See Maps of Fantasy Worlds Created by Bots

A fantasy-novel-inspired Twitter bot generates a new map of fictional lands every hour.

As you travel northeast along the shore of southern Nimrathutkam, the first town you’ll encounter is Ak Tuh, followed by Nunrat and Nrik Mah before you reach the coastal city of Tuhuk, the largest urban area in the region of Mum Huttak.

If these sound like places out of a fantasy novel you read as a teenager, you’re not far off. Nimrathutkan is the result of an automated map generator that was inspired by those novels.

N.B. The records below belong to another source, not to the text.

==> src/rtl/ps2_key_decoder_pkg.sv <==
// ps2_key_decoder_pkg
//   Shared definitions for the PS/2 keyboard front end:
//   - PS/2 set-2 prefix/control scancodes
//   - game key codes (0 = no key)
//   - decoder state type and per-event flag struct
//   - scan_to_key(): scancode (+ extended context) -> key code
package ps2_key_decoder_pkg;

    // Prefix / control scancodes
    localparam logic [7:0] SC_F0 = 8'hF0;   // break prefix
    localparam logic [7:0] SC_E0 = 8'hE0;   // extended prefix
    localparam logic [7:0] SC_E1 = 8'hE1;   // pause-sequence prefix
    localparam logic [7:0] SC_AA = 8'hAA;   // self-test passed
    localparam logic [7:0] SC_FA = 8'hFA;   // acknowledge
    localparam logic [7:0] SC_EE = 8'hEE;   // echo
    localparam logic [7:0] SC_FE = 8'hFE;   // resend request

    // Width of the native key code space produced by scan_to_key()
    localparam int unsigned KEY_ID_W = 5;

    localparam logic [KEY_ID_W-1:0] KEY_NONE  = 5'd0;
    localparam logic [KEY_ID_W-1:0] KEY_Q     = 5'd1;
    localparam logic [KEY_ID_W-1:0] KEY_W     = 5'd2;
    localparam logic [KEY_ID_W-1:0] KEY_E     = 5'd3;
    localparam logic [KEY_ID_W-1:0] KEY_R     = 5'd4;
    localparam logic [KEY_ID_W-1:0] KEY_T     = 5'd5;
    localparam logic [KEY_ID_W-1:0] KEY_Y     = 5'd6;
    localparam logic [KEY_ID_W-1:0] KEY_U     = 5'd7;
    localparam logic [KEY_ID_W-1:0] KEY_I     = 5'd8;
    localparam logic [KEY_ID_W-1:0] KEY_O     = 5'd9;
    localparam logic [KEY_ID_W-1:0] KEY_P     = 5'd10;
    localparam logic [KEY_ID_W-1:0] KEY_A     = 5'd11;
    localparam logic [KEY_ID_W-1:0] KEY_S     = 5'd12;
    localparam logic [KEY_ID_W-1:0] KEY_D     = 5'd13;
    localparam logic [KEY_ID_W-1:0] KEY_F     = 5'd14;
    localparam logic [KEY_ID_W-1:0] KEY_G     = 5'd15;
    localparam logic [KEY_ID_W-1:0] KEY_H     = 5'd16;
    localparam logic [KEY_ID_W-1:0] KEY_J     = 5'd17;
    localparam logic [KEY_ID_W-1:0] KEY_K     = 5'd18;
    localparam logic [KEY_ID_W-1:0] KEY_L     = 5'd19;
    localparam logic [KEY_ID_W-1:0] KEY_Z     = 5'd20;
    localparam logic [KEY_ID_W-1:0] KEY_X     = 5'd21;
    localparam logic [KEY_ID_W-1:0] KEY_C     = 5'd22;
    localparam logic [KEY_ID_W-1:0] KEY_V     = 5'd23;
    localparam logic [KEY_ID_W-1:0] KEY_B     = 5'd24;
    localparam logic [KEY_ID_W-1:0] KEY_N     = 5'd25;
    localparam logic [KEY_ID_W-1:0] KEY_M     = 5'd26;
    localparam logic [KEY_ID_W-1:0] KEY_ENTER = 5'd27;
    localparam logic [KEY_ID_W-1:0] KEY_ESC   = 5'd28;
    localparam logic [KEY_ID_W-1:0] KEY_BKSP  = 5'd29;
    localparam logic [KEY_ID_W-1:0] KEY_LEFT  = 5'd30;
    localparam logic [KEY_ID_W-1:0] KEY_RIGHT = 5'd31;

    // Decoder prefix-tracking states
    typedef enum logic [1:0] {
        ST_IDLE,
        ST_BRK,
        ST_EXT,
        ST_EXT_BRK
    } dec_state_t;

    // Per-event flags stored alongside the key code in the event FIFO
    typedef struct packed {
        logic brk;   // key up
        logic rpt;   // make for a key already held
    } evt_flags_t;

    localparam int unsigned EVT_FLAG_W = $bits(evt_flags_t);

    function automatic logic [KEY_ID_W-1:0] scan_to_key(input logic [7:0] sc,
                                                         input logic       ext);
        logic [KEY_ID_W-1:0] k;
        k = KEY_NONE;
        if (ext) begin
            case (sc)
                8'h6B:   k = KEY_LEFT;
                8'h74:   k = KEY_RIGHT;
                default: k = KEY_NONE;
            endcase
        end else begin
            case (sc)
                8'h15:   k = KEY_Q;
                8'h1D:   k = KEY_W;
                8'h24:   k = KEY_E;
                8'h2D:   k = KEY_R;
                8'h2C:   k = KEY_T;
                8'h35:   k = KEY_Y;
                8'h3C:   k = KEY_U;
                8'h43:   k = KEY_I;
                8'h44:   k = KEY_O;
                8'h4D:   k = KEY_P;
                8'h1C:   k = KEY_A;
                8'h1B:   k = KEY_S;
                8'h23:   k = KEY_D;
                8'h2B:   k = KEY_F;
                8'h34:   k = KEY_G;
                8'h33:   k = KEY_H;
                8'h3B:   k = KEY_J;
                8'h42:   k = KEY_K;
                8'h4B:   k = KEY_L;
                8'h1A:   k = KEY_Z;
                8'h22:   k = KEY_X;
                8'h21:   k = KEY_C;
                8'h2A:   k = KEY_V;
                8'h32:   k = KEY_B;
                8'h31:   k = KEY_N;
                8'h3A:   k = KEY_M;
                8'h5A:   k = KEY_ENTER;
                8'h76:   k = KEY_ESC;
                8'h66:   k = KEY_BKSP;
                default: k = KEY_NONE;
            endcase
        end
        return k;
    endfunction

endpackage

The map bot, created by glaciologist Martin O’Leary of Swansea University in Wales, combines imaginary place names with fake terrain to produce fantasy worlds, tweeting a new one every hour from the Twitter account @unchartedatlas.

O’Leary came up with the idea in November when he participated in NaNoGenMo, or National Novel Generating Month. It’s a twist on National Novel Writing Month, which since 1999 has challenged writers to complete a 50,000-word novel in the month of November. Instead of writing words, NaNoGenMo participants write code that generates a 50,000-word “novel.”

“You're trying to make a computer write a novel, so you're looking for the most formulaic novel you can think of. And so I was thinking about these fantasy novels, and they always had these maps inside the cover,” O’Leary says, “So I started thinking, well could I make one of those maps?”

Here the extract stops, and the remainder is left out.